His insistence on diplomacy is not reassuring. Some of the Kos commenters yelled that Obama was calling for diplomacy, not war! But by chance I looked at Jon's post of April 19, 2007, in which he quoted George Bush saying, three days before the invasion of Iraq: "Tomorrow is the day that we will determine whether or not diplomacy can work..." Bush always pretended -- not very convincingly, of course -- that he only went to war because diplomacy had failed. (So did Clinton, so did Bush Sr.) So, who'd trust Obama? Not me.
There's another thing I've been meaning to mention here, from Whatever It Is I'm Against It, this quotation from an interview Obama gave to the Toledo Blade:

I was always a big believer in - when I was doing organizing before I went to law school - that focusing on concrete, local, immediate issues that have an impact on people’s lives is what really makes a difference and that having protests about abstractions [such] as global capitalism or something, generally, is not really going to make much of a difference.

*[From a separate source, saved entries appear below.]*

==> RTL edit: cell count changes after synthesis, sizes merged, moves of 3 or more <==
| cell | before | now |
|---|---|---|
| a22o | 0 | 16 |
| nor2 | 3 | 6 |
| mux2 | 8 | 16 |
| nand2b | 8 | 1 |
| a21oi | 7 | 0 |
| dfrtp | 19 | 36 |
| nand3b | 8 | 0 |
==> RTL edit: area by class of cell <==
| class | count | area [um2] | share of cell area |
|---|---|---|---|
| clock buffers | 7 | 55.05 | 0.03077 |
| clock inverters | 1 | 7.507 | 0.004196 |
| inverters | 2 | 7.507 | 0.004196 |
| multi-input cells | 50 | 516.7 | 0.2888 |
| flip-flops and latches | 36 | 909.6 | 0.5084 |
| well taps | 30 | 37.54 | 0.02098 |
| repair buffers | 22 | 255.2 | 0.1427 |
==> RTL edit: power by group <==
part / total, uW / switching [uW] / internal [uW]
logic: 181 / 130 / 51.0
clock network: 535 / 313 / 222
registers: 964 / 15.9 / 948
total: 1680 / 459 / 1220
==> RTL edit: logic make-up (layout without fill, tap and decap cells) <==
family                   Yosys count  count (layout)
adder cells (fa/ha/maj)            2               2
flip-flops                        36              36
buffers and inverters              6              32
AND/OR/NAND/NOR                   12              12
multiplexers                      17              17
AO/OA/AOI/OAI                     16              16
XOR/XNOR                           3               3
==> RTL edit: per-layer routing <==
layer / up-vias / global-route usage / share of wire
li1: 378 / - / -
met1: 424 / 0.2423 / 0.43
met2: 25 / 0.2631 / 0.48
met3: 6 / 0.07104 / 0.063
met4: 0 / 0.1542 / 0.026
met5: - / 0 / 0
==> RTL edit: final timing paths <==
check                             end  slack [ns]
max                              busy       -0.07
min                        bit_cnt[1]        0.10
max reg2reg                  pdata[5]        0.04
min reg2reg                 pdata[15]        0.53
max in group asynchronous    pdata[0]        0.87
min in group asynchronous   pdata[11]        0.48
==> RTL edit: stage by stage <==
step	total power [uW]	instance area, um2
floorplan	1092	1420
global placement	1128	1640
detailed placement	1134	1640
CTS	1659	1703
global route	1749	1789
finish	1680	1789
**src/rtl/pipe_wb.sv**
```systemverilog
// pipe_wb: MEM/WB pipeline register and writeback stage.
// Drives the register-file write port (wwreg / wGPR / RF_indata). The stage
// aligns sub-word loads and waits for a slow data memory. While it waits,
// wb_stall freezes the upstream stages.
//
// Ports:
//   clk, rst           clock; asynchronous active-low reset
//   mwreg, mm2reg      M-stage GPR write enable / load indicator
//   mGPR, malu         M-stage destination register / ALU result or address
//   mmo, mltype        raw DM read word / load type (lw, lb, lbu, lh, lhu)
//   dm_ready           DM read data valid this cycle
//   wwreg, wGPR        registered RF write enable / register number
//   RF_indata          registered RF write data
//   wb_stall           combinational upstream freeze request
//   dm_err             sticky DM timeout / misaligned-load flag
//   retire_cnt         count of retired RF writes (PIPE_WB_RETIRE_CNT_EN only)
//
// Optional feature: define PIPE_WB_RETIRE_CNT_EN to add the retire_cnt port.
module pipe_wb #(
    parameter int unsigned TIMEOUT = 16,
    parameter int unsigned CNT_W   = 5
) (
    input  logic        clk,
    input  logic        rst,
    input  logic        mwreg,
    input  logic        mm2reg,
    input  logic [4:0]  mGPR,
    input  logic [31:0] malu,
    input  logic [31:0] mmo,
    input  logic [2:0]  mltype,
    input  logic        dm_ready,
    output logic        wwreg,
    output logic [4:0]  wGPR,
    output logic [31:0] RF_indata,
    output logic        wb_stall,
    output logic        dm_err
`ifdef PIPE_WB_RETIRE_CNT_EN
    ,
    output logic [31:0] retire_cnt
`endif
);

    localparam int unsigned DATA_W = 32;
    localparam int unsigned REG_W  = 5;

    localparam logic [2:0] LT_LW  = 3'b000;
    localparam logic [2:0] LT_LB  = 3'b001;
    localparam logic [2:0] LT_LBU = 3'b010;
    localparam logic [2:0] LT_LH  = 3'b011;
    localparam logic [2:0] LT_LHU = 3'b100;

    typedef enum logic {
        ST_RUN  = 1'b0,
        ST_WAIT = 1'b1
    } state_e;

    state_e              state_q, state_d;
    logic [CNT_W-1:0]    cnt_q, cnt_d;
    logic                wwreg_q, wwreg_d;
    logic [REG_W-1:0]    wgpr_q, wgpr_d;
    logic [DATA_W-1:0]   rf_q, rf_d;
    logic                err_q, err_d;
    logic                stall_c;

    logic                is_load;
    logic                wr_ok;
    logic                timeout;
    logic                misaligned;
    logic [1:0]          off;
    logic [DATA_W-1:0]   shifted;
    logic [7:0]          ld_byte;
    logic [15:0]         ld_half;
    logic [DATA_W-1:0]   ld_data;

    // Little-endian sub-word extraction and extension.
    always_comb begin
        off     = malu[1:0];
        shifted = mmo >> {off, 3'b000};
        ld_byte = shifted[7:0];
        ld_half = off[1] ? mmo[31:16] : mmo[15:0];
        case (mltype)
            LT_LB:   ld_data = {{24{ld_byte[7]}}, ld_byte};
            LT_LBU:  ld_data = {24'd0, ld_byte};
            LT_LH:   ld_data = {{16{ld_half[15]}}, ld_half};
            LT_LHU:  ld_data = {16'd0, ld_half};
            default: ld_data = mmo;
        endcase
    end

    // Alignment faults; unused type codes behave as lw.
    always_comb begin
        case (mltype)
            LT_LB, LT_LBU: misaligned = 1'b0;
            LT_LH, LT_LHU: misaligned = off[0];
            default:       misaligned = (off != 2'd0);
        endcase
    end

    assign is_load = mm2reg & mwreg;
    assign wr_ok   = (mGPR != 5'd0);
    assign timeout = (cnt_q == CNT_W'(TIMEOUT));

    // Next-state and writeback selection.
    always_comb begin
        state_d = state_q;
        cnt_d   = cnt_q;
        wwreg_d = 1'b0;
        wgpr_d  = mGPR;
        rf_d    = rf_q;
        err_d   = err_q;
        stall_c = 1'b0;
        case (state_q)
            ST_RUN: begin
                if (!is_load) begin
                    rf_d    = malu;
                    wwreg_d = mwreg & wr_ok;
                end else if (misaligned) begin
                    // Faulting load retires without a write and never stalls.
                    rf_d  = ld_data;
                    err_d = 1'b1;
                end else if (dm_ready) begin
                    rf_d    = ld_data;
                    wwreg_d = wr_ok;
                end else begin
                    stall_c = 1'b1;
                    state_d = ST_WAIT;
                    cnt_d   = CNT_W'(1);
                end
            end
            ST_WAIT: begin
                if (dm_ready) begin
                    rf_d    = ld_data;
                    wwreg_d = wr_ok;
                    state_d = ST_RUN;
                    cnt_d   = '0;
                end else if (timeout) begin
                    // Forced completion: write zero so the pipeline can drain.
                    rf_d    = '0;
                    wwreg_d = wr_ok;
                    err_d   = 1'b1;
                    state_d = ST_RUN;
                    cnt_d   = '0;
                end else begin
                    stall_c = 1'b1;
                    cnt_d   = cnt_q + CNT_W'(1);
                end
            end
            default: begin
                state_d = ST_RUN;
                cnt_d   = '0;
            end
        endcase
    end

    // State and W-stage registers.
    always_ff @(posedge clk or negedge rst) begin
        if (!rst) begin
            state_q <= ST_RUN;
            cnt_q   <= '0;
            wwreg_q <= 1'b0;
            wgpr_q  <= '0;
            rf_q    <= '0;
            err_q   <= 1'b0;
        end else begin
            state_q <= state_d;
            cnt_q   <= cnt_d;
            wwreg_q <= wwreg_d;
            wgpr_q  <= wgpr_d;
            rf_q    <= rf_d;
            err_q   <= err_d;
        end
    end

`ifdef PIPE_WB_RETIRE_CNT_EN
    logic [31:0] retire_q;

    // Counts cycles with a real RF write; wraps naturally.
    always_ff @(posedge clk or negedge rst) begin
        if (!rst) begin
            retire_q <= '0;
        end else if (wwreg_q) begin
            retire_q <= retire_q + 32'd1;
        end
    end

    assign retire_cnt = retire_q;
`endif

    // Stall is held low while reset is asserted.
    assign wb_stall  = stall_c & rst;
    assign wwreg     = wwreg_q;
    assign wGPR      = wgpr_q;
    assign RF_indata = rf_q;
    assign dm_err    = err_q;

endmodule

```
[config.mk]
export PLATFORM = sky130hd
export DESIGN_NAME = if_stage
export DESIGN_NICKNAME = d
export VERILOG_FILES = /design/src/rtl/if_stage.sv
export SDC_FILE = /design/constraint.sdc
export NUM_CORES = 1
export LEC_CHECK = 0
export BUFFER_PORTS_ARGS = -buffer_cell sky130_fd_sc_hd__buf_2
export CORE_UTILIZATION = 54
export CTS_CLUSTER_DIAMETER = 100
export DETAILED_ROUTE_END_ITERATION = 6
export HOLD_SLACK_MARGIN = 0.12
export PLACE_DENSITY = 0.8
export SLEW_MARGIN = 15
export SYNTH_ARGS = -nofsm -noshare
export SYNTH_HDL_FRONTEND = slang
export SYNTH_SLANG_ARGS = --single-unit
[constraint.sdc]
create_clock -name clk -period 3.1 [get_ports clk]
set_clock_uncertainty 0.2 [all_clocks]
set_input_delay 0.465 -clock clk [delete_from_list [all_inputs] [get_ports clk]]
set_output_delay 0.465 -clock clk [all_outputs]
set_load 0.005 [all_outputs]
<file path="src/rtl/uart_boot_io_if.sv">
// Memory-write and core-side byte I/O bundle of the UART boot front-end.
// The master side is the boot front-end; the slave side is the pipelined core and its memories.
interface uart_boot_io_if;
  logic        memwrite;
  logic [31:0] dataadr;
  logic [31:0] writedata;
  logic        rstn_start;
  logic        input_sig;
  logic [7:0]  in_byte;
  logic        output_sig;
  logic [7:0]  out_byte;
  logic        output_busy;

  modport master (
    output memwrite, dataadr, writedata, rstn_start,
    output input_sig, in_byte, output_busy,
    input  output_sig, out_byte
  );

  modport slave (
    input  memwrite, dataadr, writedata, rstn_start,
    input  input_sig, in_byte, output_busy,
    output output_sig, out_byte
  );
endinterface

</file>
<file path="src/rtl/uart_boot_io.sv">
// UART boot loader and run-time byte I/O for the pipelined core (8N1 RX and TX).
// Define LOAD_CHECKSUM_EN to send an 8-bit sum of all loaded bytes before entering RUN.
module uart_boot_io #(
  parameter int          CLK_PER_HALF_BIT = 30,
  parameter int          PROG_WORDS       = 3,
  parameter int          DATA_WORDS       = 325,
  parameter logic [31:0] PROG_BASE        = 32'h0000_0000,
  parameter logic [31:0] DATA_BASE        = 32'h0001_0000
) (
  input  logic          clk,
  input  logic          reset,
  input  logic          rxd,
  output logic          txd,
  output logic          rts,
  output logic [1:0]    stat1,
  output logic [31:0]   data_count,
  uart_boot_io_if.master bus
);

  localparam int          BIT_CYC   = 2 * CLK_PER_HALF_BIT;
  localparam logic [15:0] HALF_LAST = 16'(CLK_PER_HALF_BIT - 1);
  localparam logic [15:0] BIT_LAST  = 16'(BIT_CYC - 1);
  localparam logic [31:0] PROG_LAST = 32'(PROG_WORDS - 1);
  localparam logic [31:0] DATA_LAST = 32'(DATA_WORDS - 1);

  typedef enum logic [1:0] {RX_IDLE, RX_START, RX_DATA, RX_STOP} rx_state_t;
  typedef enum logic [1:0] {TX_IDLE, TX_START, TX_DATA, TX_STOP} tx_state_t;
  typedef enum logic [2:0] {
    S_LOAD_PROG,
    S_ACK_SEND,
    S_ACK_WAIT,
    S_LOAD_DATA,
`ifdef LOAD_CHECKSUM_EN
    S_CSUM_SEND,
    S_CSUM_WAIT,
`endif
    S_RUN
  } main_state_t;

`ifdef LOAD_CHECKSUM_EN
  localparam main_state_t END_OF_LOAD = S_CSUM_SEND;
`else
  localparam main_state_t END_OF_LOAD = S_RUN;
`endif

  // ---------------- receiver ----------------
  rx_state_t   rx_state, rx_next;
  logic        rx_meta, rx_sync, rx_prev;
  logic [15:0] rx_cnt;
  logic [2:0]  rx_bits;
  logic [7:0]  rx_shift;
  logic        rx_stop_ok, rx_drop, rx_done1, rx_valid;
  logic        start_det, rx_half, rx_tick;
  logic        rts_busy;

  assign start_det = (rx_state == RX_IDLE) && rx_prev && !rx_sync;
  assign rx_half   = (rx_cnt == HALF_LAST);
  assign rx_tick   = (rx_cnt == BIT_LAST);

  always_ff @(posedge clk or posedge reset) begin
    if (reset) begin
      rx_meta <= 1'b1;
      rx_sync <= 1'b1;
      rx_prev <= 1'b1;
    end else begin
      rx_meta <= rxd;
      rx_sync <= rx_meta;
      rx_prev <= rx_sync;
    end
  end

  always_ff @(posedge clk or posedge reset) begin
    if (reset) rx_state <= RX_IDLE;
    else       rx_state <= rx_next;
  end

  always_comb begin
    rx_next    = rx_state;
    rx_stop_ok = 1'b0;
    rx_drop    = 1'b0;
    case (rx_state)
      RX_IDLE:  if (start_det) rx_next = RX_START;
      RX_START: if (rx_half) begin
                  if (!rx_sync) rx_next = RX_DATA;
                  else begin
                    rx_next = RX_IDLE;
                    rx_drop = 1'b1;
                  end
                end
      RX_DATA:  if (rx_tick && rx_bits == 3'd7) rx_next = RX_STOP;
      RX_STOP:  if (rx_tick) begin
                  rx_next    = RX_IDLE;
                  rx_stop_ok = rx_sync;
                  rx_drop    = !rx_sync;
                end
      default:  rx_next = RX_IDLE;
    endcase
  end

  // Sampling counter restarts at mid-start-bit so every later sample lands mid-bit.
  always_ff @(posedge clk or posedge reset) begin
    if (reset) begin
      rx_cnt   <= '0;
      rx_bits  <= '0;
      rx_shift <= '0;
      rx_done1 <= 1'b0;
      rx_valid <= 1'b0;
      rts_busy <= 1'b0;
    end else begin
      rx_done1 <= rx_stop_ok;
      rx_valid <= rx_done1;
      if (rx_state == RX_IDLE || (rx_state == RX_START && rx_half) ||
          ((rx_state == RX_DATA || rx_state == RX_STOP) && rx_tick))
        rx_cnt <= '0;
      else
        rx_cnt <= rx_cnt + 16'd1;
      if (rx_state == RX_START)
        rx_bits <= '0;
      else if (rx_state == RX_DATA && rx_tick) begin
        rx_shift <= {rx_sync, rx_shift[7:1]};
        rx_bits  <= rx_bits + 3'd1;
      end
      if (start_det)
        rts_busy <= 1'b1;
      else if (rx_valid || rx_drop)
        rts_busy <= 1'b0;
    end
  end

  // ---------------- transmitter ----------------
  tx_state_t   tx_state, tx_next;
  logic [15:0] tx_cnt;
  logic [2:0]  tx_bits;
  logic [7:0]  tx_shift;
  logic        tx_go, tx_busy, tx_tick;
  logic [7:0]  tx_data;

  assign tx_tick = (tx_cnt == BIT_LAST);
  assign tx_busy = (tx_state != TX_IDLE);

  always_ff @(posedge clk or posedge reset) begin
    if (reset) tx_state <= TX_IDLE;
    else       tx_state <= tx_next;
  end

  always_comb begin
    tx_next = tx_state;
    case (tx_state)
      TX_IDLE:  if (tx_go) tx_next = TX_START;
      TX_START: if (tx_tick) tx_next = TX_DATA;
      TX_DATA:  if (tx_tick && tx_bits == 3'd7) tx_next = TX_STOP;
      TX_STOP:  if (tx_tick) tx_next = TX_IDLE;
      default:  tx_next = TX_IDLE;
    endcase
  end

  always_ff @(posedge clk or posedge reset) begin
    if (reset) begin
      tx_cnt   <= '0;
      tx_bits  <= '0;
      tx_shift <= '0;
    end else if (tx_state == TX_IDLE) begin
      tx_cnt  <= '0;
      tx_bits <= '0;
      if (tx_go) tx_shift <= tx_data;
    end else if (tx_tick) begin
      tx_cnt <= '0;
      if (tx_state == TX_DATA) begin
        tx_shift <= {1'b0, tx_shift[7:1]};
        tx_bits  <= tx_bits + 3'd1;
      end
    end else begin
      tx_cnt <= tx_cnt + 16'd1;
    end
  end

  assign txd = (tx_state == TX_START) ? 1'b0 :
               (tx_state == TX_DATA)  ? tx_shift[0] : 1'b1;

  // ---------------- boot sequencer ----------------
  main_state_t st, st_next;
  logic [1:0]  pos;
  logic [23:0] partial;
  logic [31:0] idx;
  logic        word_done, loading;
  logic        memwrite_r, input_sig_r;
  logic [31:0] dataadr_r, writedata_r;
  logic [7:0]  in_byte_r;
`ifdef LOAD_CHECKSUM_EN
  logic [7:0]  csum;
`endif

  assign loading   = (st == S_LOAD_PROG) || (st == S_LOAD_DATA);
  assign word_done = rx_valid && (pos == 2'd3);

  always_ff @(posedge clk or posedge reset) begin
    if (reset) st <= S_LOAD_PROG;
    else       st <= st_next;
  end

  always_comb begin
    st_next = st;
    tx_go   = 1'b0;
    tx_data = 8'h00;
    case (st)
      S_LOAD_PROG: if (word_done && idx == PROG_LAST) st_next = S_ACK_SEND;
      S_ACK_SEND: begin
        tx_go   = 1'b1;
        tx_data = 8'hAA;
        st_next = S_ACK_WAIT;
      end
      S_ACK_WAIT:  if (!tx_busy) st_next = (DATA_WORDS == 0) ? END_OF_LOAD : S_LOAD_DATA;
      S_LOAD_DATA: if (word_done && idx == DATA_LAST) st_next = END_OF_LOAD;
`ifdef LOAD_CHECKSUM_EN
      S_CSUM_SEND: begin
        tx_go   = 1'b1;
        tx_data = csum;
        st_next = S_CSUM_WAIT;
      end
      S_CSUM_WAIT: if (!tx_busy) st_next = S_RUN;
`endif
      S_RUN: if (bus.output_sig && !tx_busy) begin
        tx_go   = 1'b1;
        tx_data = bus.out_byte;
      end
      default: st_next = S_LOAD_PROG;
    endcase
  end

  // Big-endian word assembly; the index restarts for the data region during ACK.
  always_ff @(posedge clk or posedge reset) begin
    if (reset) begin
      pos         <= '0;
      partial     <= '0;
      idx         <= '0;
      data_count  <= '0;
      memwrite_r  <= 1'b0;
      dataadr_r   <= '0;
      writedata_r <= '0;
      input_sig_r <= 1'b0;
      in_byte_r   <= '0;
`ifdef LOAD_CHECKSUM_EN
      csum        <= '0;
`endif
    end else begin
      memwrite_r  <= 1'b0;
      input_sig_r <= 1'b0;
      if (st == S_ACK_SEND || st == S_ACK_WAIT) begin
        pos <= '0;
        idx <= '0;
      end else if (loading && rx_valid) begin
        partial <= {partial[15:0], rx_shift};
        pos     <= pos + 2'd1;
`ifdef LOAD_CHECKSUM_EN
        csum    <= csum + rx_shift;
`endif
        if (pos == 2'd3) begin
          memwrite_r  <= 1'b1;
          writedata_r <= {partial, rx_shift};
          dataadr_r   <= ((st == S_LOAD_PROG) ? PROG_BASE : DATA_BASE) + {idx[29:0], 2'b00};
          idx         <= idx + 32'd1;
          if (data_count != 32'hFFFF_FFFF) data_count <= data_count + 32'd1;
        end
      end
      if (st == S_RUN && rx_valid) begin
        in_byte_r   <= rx_shift;
        input_sig_r <= 1'b1;
      end
    end
  end

  always_comb begin
    stat1 = 2'b00;
    case (st)
      S_LOAD_PROG:             stat1 = 2'b00;
      S_ACK_SEND, S_ACK_WAIT:  stat1 = 2'b01;
      S_RUN:                   stat1 = 2'b11;
      default:                 stat1 = 2'b10;
    endcase
  end

  assign rts             = !(st == S_ACK_SEND || st == S_ACK_WAIT) && !rts_busy;
  assign bus.memwrite    = memwrite_r;
  assign bus.dataadr     = dataadr_r;
  assign bus.writedata   = writedata_r;
  assign bus.rstn_start  = (st == S_RUN);
  assign bus.input_sig   = input_sig_r;
  assign bus.in_byte     = in_byte_r;
  assign bus.output_busy = tx_busy;

endmodule

</file>
<file path="src/flat_wrapper.sv">
// flat-port wrapper written by rule: the top's interface ports become plain ports
module uart_boot_io_flat 
#(
  parameter int          CLK_PER_HALF_BIT = 30,
  parameter int          PROG_WORDS       = 3,
  parameter int          DATA_WORDS       = 325,
  parameter logic [31:0] PROG_BASE        = 32'h0000_0000,
  parameter logic [31:0] DATA_BASE        = 32'h0001_0000
)
  (clk, reset, rxd, txd, rts, stat1, data_count, bus_memwrite, bus_dataadr, bus_writedata, bus_rstn_start, bus_input_sig, bus_in_byte, bus_output_busy, bus_output_sig, bus_out_byte);
  uart_boot_io_if bus_i ();
  input  logic clk;
  input  logic reset;
  input  logic rxd;
  output logic txd;
  output logic rts;
  output logic [1:0] stat1;
  output logic [31:0] data_count;
  output wire logic [$bits(bus_i.memwrite)-1:0] bus_memwrite;
  output wire logic [$bits(bus_i.dataadr)-1:0] bus_dataadr;
  output wire logic [$bits(bus_i.writedata)-1:0] bus_writedata;
  output wire logic [$bits(bus_i.rstn_start)-1:0] bus_rstn_start;
  output wire logic [$bits(bus_i.input_sig)-1:0] bus_input_sig;
  output wire logic [$bits(bus_i.in_byte)-1:0] bus_in_byte;
  output wire logic [$bits(bus_i.output_busy)-1:0] bus_output_busy;
  input wire logic [$bits(bus_i.output_sig)-1:0] bus_output_sig;
  input wire logic [$bits(bus_i.out_byte)-1:0] bus_out_byte;
  assign bus_memwrite = bus_i.memwrite;
  assign bus_dataadr = bus_i.dataadr;
  assign bus_writedata = bus_i.writedata;
  assign bus_rstn_start = bus_i.rstn_start;
  assign bus_input_sig = bus_i.input_sig;
  assign bus_in_byte = bus_i.in_byte;
  assign bus_output_busy = bus_i.output_busy;
  assign bus_i.output_sig = bus_output_sig;
  assign bus_i.out_byte = bus_out_byte;
  uart_boot_io #(.CLK_PER_HALF_BIT(CLK_PER_HALF_BIT), .PROG_WORDS(PROG_WORDS), .DATA_WORDS(DATA_WORDS), .PROG_BASE(PROG_BASE), .DATA_BASE(DATA_BASE)) u_core (.clk(clk), .reset(reset), .rxd(rxd), .txd(txd), .rts(rts), .stat1(stat1), .data_count(data_count), .bus(bus_i));
endmodule
</file>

It's not exactly new to hear Establishment figures (and you can't get much more Establishment than Barack Obama is now) deriding popular protests on any subject. Just stay at home, you silly-billies, and let us professionals work out the hard issues! Often you can tell by just how peeved they are that the protests are indeed making them feel the pressure. It's hard to say just how much effect the worldwide protests against globalization have, but it seems that they did support the heads of state who rebelled in the late 1990s against US domination of the IMF and WTO, and that is not a bad thing. Katha Pollitt once did a great piece in The Nation (March 16, 1998, though it's not on the site unless you're a subscriber -- you can see part of it here) about a small, well-organized protest during a "Town Hall meeting" (sound familiar?) at Ohio State University meant to drum up support for Bill Clinton's plan to bomb Iraq. It worked so well, to the consternation of Clinton himself, his Secretary of State Madeleine Albright, and CNN (who helped stage the spectacle) that heads of state from other countries declined to support US warmongering. "Global capitalism" isn't really an "abstraction" in the sense Obama means anyway: the protesters have very concrete notions about what they're against.

What's most offensive about Obama's statement is that, judging from his autobiography, his community organizing in Chicago was based more on his need for a job than for any clear sense of what was wrong and what needed to be done: rather, he went in to try to find something to protest. And even worse, his remarks are a slap in the face to his many earnest and idealistic supporters, who on his recommendation should have stayed home and pressured their city councils instead of joining the campaign of a cynical opportunist who made vague, pretty, and abstract promises that led them to believe he was more than just another politician on the make. Sorry, grassroots -- you were astroturf all along.